TASK DESCRIPTION: Among the records below, which lines contain the string "channel"? Report them.

Data excerpts
════════════════

$ cat src/rtl/ser_frame_demux.sv
// ser_frame_demux: bit-serial frame receiver and channel router.
// One bit arrives per push-button strobe. A frame is a start bit (0), an
// ADDR_W-bit channel address (MSB first), a CNT_W-bit payload length (MSB
// first) and then that many payload bits, which are presented one by one on
// the addressed channel's serOut/serOutValid pair.
module ser_frame_demux #(
   parameter int ADDR_W = 2,
   parameter int CNT_W  = 4
) (
   input  logic                     clk,
   input  logic                     rst,
   input  logic                     clkPB,
   input  logic                     serIn,
   output logic [(2**ADDR_W)-1:0]   serOut,
   output logic [(2**ADDR_W)-1:0]   serOutValid,
   output logic [CNT_W-1:0]         cnt_out,
   output logic [ADDR_W-1:0]        ch_out,
   output logic                     busy,
   output logic                     frame_done
);

   localparam int NCH    = 2**ADDR_W;
   localparam int FLD_MX = (ADDR_W > CNT_W) ? ADDR_W : CNT_W;
   localparam int BC_W   = $clog2(FLD_MX) + 1;

   typedef enum logic [2:0] {
      S_IDLE = 3'd0,
      S_ADDR = 3'd1,
      S_LEN  = 3'd2,
      S_DATA = 3'd3,
      S_DONE = 3'd4
   } state_t;

   // Shift one bit into the LSB of an address-wide register (MSB-first field).
   function automatic logic [ADDR_W-1:0] shift_addr(input logic [ADDR_W-1:0] v,
                                                    input logic b);
      logic [ADDR_W-1:0] r;
      r    = v << 1;
      r[0] = b;
      return r;
   endfunction

   // Shift one bit into the LSB of a length-wide register (MSB-first field).
   function automatic logic [CNT_W-1:0] shift_len(input logic [CNT_W-1:0] v,
                                                  input logic b);
      logic [CNT_W-1:0] r;
      r    = v << 1;
      r[0] = b;
      return r;
   endfunction

   // Synchroniser and edge-detect state
   logic pb_s1_q, pb_s2_q, pb_prev_q;
   logic ser_s1_q, ser_s2_q;

   // FSM state and registered outputs
   state_t            state_q;
   logic [BC_W-1:0]   bit_cnt_q;
   logic [CNT_W-1:0]  len_q;
   logic [ADDR_W-1:0] ch_q;
   logic [CNT_W-1:0]  cnt_q;
   logic [NCH-1:0]    ser_out_q;
   logic [NCH-1:0]    ser_valid_q;
   logic              busy_q;
   logic              frame_done_q;

   // Combinational helpers
   logic              tick_s;
   logic              bit_s;
   logic [ADDR_W-1:0] ch_d;
   logic [CNT_W-1:0]  len_d;
   logic              addr_last_s;
   logic              len_last_s;

   // Two-stage synchronisers for strobe and data; both share stage alignment
   // so the data sampled on a tick is the value present with the strobe.
   always_ff @(posedge clk) begin
      if (rst) begin
         pb_s1_q   <= 1'b0;
         pb_s2_q   <= 1'b0;
         pb_prev_q <= 1'b0;
         ser_s1_q  <= 1'b0;
         ser_s2_q  <= 1'b0;
      end else begin
         pb_s1_q   <= clkPB;
         pb_s2_q   <= pb_s1_q;
         pb_prev_q <= pb_s2_q;
         ser_s1_q  <= serIn;
         ser_s2_q  <= ser_s1_q;
      end
   end

   // Rising-edge tick of the synchronised strobe and next field values.
   always_comb begin
      tick_s      = pb_s2_q & ~pb_prev_q;
      bit_s       = ser_s2_q;
      ch_d        = shift_addr(ch_q, bit_s);
      len_d       = shift_len(len_q, bit_s);
      addr_last_s = (bit_cnt_q == BC_W'(ADDR_W - 1));
      len_last_s  = (bit_cnt_q == BC_W'(CNT_W - 1));
   end

   // Frame FSM with registered outputs; advances on tick, DONE lasts one clk.
   always_ff @(posedge clk) begin
      if (rst) begin
         state_q      <= S_IDLE;
         bit_cnt_q    <= '0;
         len_q        <= '0;
         ch_q         <= '0;
         cnt_q        <= '0;
         ser_out_q    <= '0;
         ser_valid_q  <= '0;
         busy_q       <= 1'b0;
         frame_done_q <= 1'b0;
      end else begin
         ser_valid_q  <= '0;
         frame_done_q <= 1'b0;
         case (state_q)
            S_IDLE: begin
               // Only a 0 is a start bit; idle 1s are ignored.
               if (tick_s && !bit_s) begin
                  state_q   <= S_ADDR;
                  bit_cnt_q <= '0;
                  busy_q    <= 1'b1;
               end
            end
            S_ADDR: begin
               if (tick_s) begin
                  ch_q <= ch_d;
                  if (addr_last_s) begin
                     state_q   <= S_LEN;
                     bit_cnt_q <= '0;
                  end else begin
                     bit_cnt_q <= bit_cnt_q + BC_W'(1);
                  end
               end
            end
            S_LEN: begin
               if (tick_s) begin
                  len_q <= len_d;
                  if (len_last_s) begin
                     bit_cnt_q <= '0;
                     if (len_d != '0) begin
                        state_q <= S_DATA;
                        cnt_q   <= len_d;
                     end else begin
                        // Empty payload: finish the frame immediately.
                        state_q      <= S_DONE;
                        cnt_q        <= '0;
                        frame_done_q <= 1'b1;
                     end
                  end else begin
                     bit_cnt_q <= bit_cnt_q + BC_W'(1);
                  end
               end
            end
            S_DATA: begin
               if (tick_s) begin
                  ser_out_q[ch_q]   <= bit_s;
                  ser_valid_q[ch_q] <= 1'b1;
                  cnt_q             <= cnt_q - CNT_W'(1);
                  if (cnt_q == CNT_W'(1)) begin
                     state_q      <= S_DONE;
                     frame_done_q <= 1'b1;
                  end
               end
            end
            S_DONE: begin
               state_q <= S_IDLE;
               busy_q  <= 1'b0;
            end
            default: begin
               state_q <= S_IDLE;
               busy_q  <= 1'b0;
            end
         endcase
      end
   end

   assign serOut      = ser_out_q;
   assign serOutValid = ser_valid_q;
   assign cnt_out     = cnt_q;
   assign ch_out      = ch_q;
   assign busy        = busy_q;
   assign frame_done  = frame_done_q;

endmodule

$ cat config.mk
export PLATFORM = sky130hd
export DESIGN_NAME = ser_frame_demux
export DESIGN_NICKNAME = d
export VERILOG_FILES = /design/src/rtl/ser_frame_demux.sv
export SDC_FILE = /design/constraint.sdc
export NUM_CORES = 1
export LEC_CHECK = 0
export CAP_MARGIN = 20
export CORE_MARGIN = 2
export CORE_UTILIZATION = 41
export DETAILED_ROUTE_END_ITERATION = 8
export DONT_BUFFER_PORTS = 1
export PLACE_DENSITY = 0.56
export SYNTH_ARGS = -nofsm -noshare
export SYNTH_HDL_FRONTEND = slang
export SYNTH_SLANG_ARGS = --single-unit
$ cat constraint.sdc
create_clock -name clk -period 1.95 [get_ports clk]
set_input_delay 0.2925 -clock clk [delete_from_list [all_inputs] [get_ports clk]]
set_output_delay 0.2925 -clock clk [all_outputs]
set_load 0.05 [all_outputs]
==> flow_summary.json <==
{
  "seq_area_frac_synth_pct": 40.4,
  "drive_gt1_share_pct": 12.6,
  "final.setup_skew_ns": 0.0110,
  "hpwlAfterDp_mm": 2.02,
  "num_antenna_cells": 0,
  "design.portCount": 20,
  "synth_async_sr_flop_share_pct": 0,
  "routed_wl_mm": 3.11,
  "synthesis_to_finish_area_growth_pct": 9.76,
  "final.period_utilization_pct": 92.0,
  "hold-path-endpoint": "pb_s2_q",
  "clock_tree.htree_level_count": 2,
  "syn-num-nets": 177,
  "tightest_slew_ns": 0.734,
  "row_count": 21,
  "globalRouteOverflowTotal": 0,
  "global_route.usage.met1_pct": 20.3,
  "grt_setup_unrepaired": "no",
  "crit_path_max_incr_delay_ns": 0.71,
  "grt_pass1_vias": 1094,
  "critPathRequiredTime_ns": 2.21,
  "vias": 1173,
  "clock.fmax_ghz": 0.557,
  "tns_ns": 0,
  "holdPathStages": 1,
  "fp.coreArea_mm2": 0.00342,
  "clock-root-buffer": "sky130_fd_sc_hd__clkbuf_4",
  "cts.repair_timing.setup_buffer_count": 0,
  "critPathKind": "reg2reg",
  "setup-violations-final": 0,
  "antenna_violations_before_repair": 0,
  "place.gp.congestion": 0.782,
  "die_area_mm2": 0.00412,
  "die_y_um": 64.2,
  "yosys_register_bits": 30,
  "grt_start_max_net_pins": 32,
  "finalNetCount": 183,
  "vdd.ir_drop.worst_uv": 363,
  "synth_adder_area_share_pct": 5.05,
  "rrSetupSlack_ns": 0.16,
  "timing.critical_path.slowest_stage_cell": "sky130_fd_sc_hd__dfxtp_1",
  "tritoncts": "yes",
  "cts-buffers-inserted": 5,
  "cts-root-to-sink-buffers": 2,
  "worstSkewPairLatency_ns": 0.33,
  "busiest_layer_in_global_routing": "met2",
  "hold_path.class": "in2reg",
  "io_buffers": 0,
  "synth_mux_area_share_pct": 4.88,
  "cts_hold_buf": 0,
  "status": "finished, final reports clean",
  "worst_hold_startpoint": "rst",
  "detail_route.vias_per_cell": 5.33,
  "worst_setup_path_startpoint": "state_q[0]",
  "period_needed_ns": 1.79,
  "ys.flop_type": "sky130_fd_sc_hd__dfxtp_1",
  "regToRegEndpoint": "bit_cnt_q[1]",
  "reg2reg_depth": 4,
  "synth.cell_area_mm2": 0.00149,
  "clock_pin_slew_worst_setup_and_hold_paths_ns": 0.09,
  "cells_after_synth": 167,
  "drt_pre_antenna_iters": 4,
  "syn-mean-instance-area_um2": 8.90,
  "dieWidth_um": 64.2,
  "r2r_start": "state_q[0]",
  "p_leak_nw": 0.561,
  "drt-initial-drc-count": 32,
  "path_buf_inv": 0,
  "hold_viol_final": 0,
  "grt_util_all_layers_pct": 16.3,
  "worstPathMaxFanout": 20,
  "ant_nets": 0,
  "cts.repair.resized": 0,
  "detail_route.wl_per_cell_um": 14.1,
  "cpLargestDelayFamily": "simple AND/OR/NAND/NOR gates",
  "critical_path_capture_point_type": "flop",
  "clkSinkCount": 30,
  "synth_top_family_by_area": "simple AND/OR/NAND/NOR gates",
  "grtUsageMet3_pct": 7.22,
  "grt_first_pass_wirelength_mm": 5.11,
  "synth_enable_flop_cells": 0,
  "synth_simple_gate_area_share_pct": 29.0,
  "synth_compound_gate_area_share_pct": 15.3,
  "max_slew_violation_total_from_the_final_report": 0,
  "cp_data_arrival_time_ns": 2.05,
  "yosys_warnings": 0,
  "report.power.total_mw": 1.07,
  "drcViolationCount": 0,
  "startpoint_type": "flop",
  "slew_headroom_pct": 51.0,
  "post_synth_xor_area_fraction_pct": 0,
  "power.density_cell_area_mw_per_mm2": 657,
  "count_of_max_cap_constraint_violations": 0,
  "start_util_pct": 43.5,
  "cp_cell_sequence": "nor3b_1 -> nor4b_4 -> or3b_1 -> a21oi_1",
  "grtUsageMet2_pct": 24.9,
  "synth.distinct_cells": 39
}
[per-layer routing]
layer  up-vias  part of all wire [%]
li1        603                     -
met1       543                    51
met2        22                    42
met3         5                   5.5
met4         0                   1.4
met5         -                     0
[cell usage after synthesis, drive strengths merged (3+ instances only)]
cell type  count  area share [%]
dfxtp         30              40
buf            7             2.5
mux2i          5             3.4
clkbuf         4             1.0
nor3           7             2.4
nor4           6             3.4
inv            7             1.8
nor2b          9             3.8
a21oi         15             5.1
nand2b         7             2.9
nor2          12             3.0
or3b           3             1.8
nand2         13             3.3
o21ai         11             3.7
ha             6             5.1
[power breakdown]
part           internal (mW)  switching [mW]
Sequential             0.620          0.0142
Clock                  0.175           0.216
Combinational         0.0227          0.0241
Total                  0.817           0.255
[through the flow]
step / hold WS, ns / cells / setup slack, ns / instance area, um^2 / util (%)
2_1_floorplan: 0.414 / 167 / 0.0143 / 1490 / -
3_3_place_gp: 0.365 / 210 / 0.273 / 1550 / 45.4
6_report: 0.0246 / 220 / 0.156 / 1630 / 47.8
3_5_place_dp: 0.369 / 210 / 0.215 / 1550 / 45.4
5_1_grt: 0.00130 / 220 / 0.0127 / 1630 / 47.8
4_1_cts: 0.00324 / 218 / 0.176 / 1610 / 47.2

════════════════

FINISHED EXERCISE:
// ser_frame_demux: bit-serial frame receiver and channel router.
// ADDR_W-bit channel address (MSB first), a CNT_W-bit payload length (MSB
// the addressed channel's serOut/serOutValid pair.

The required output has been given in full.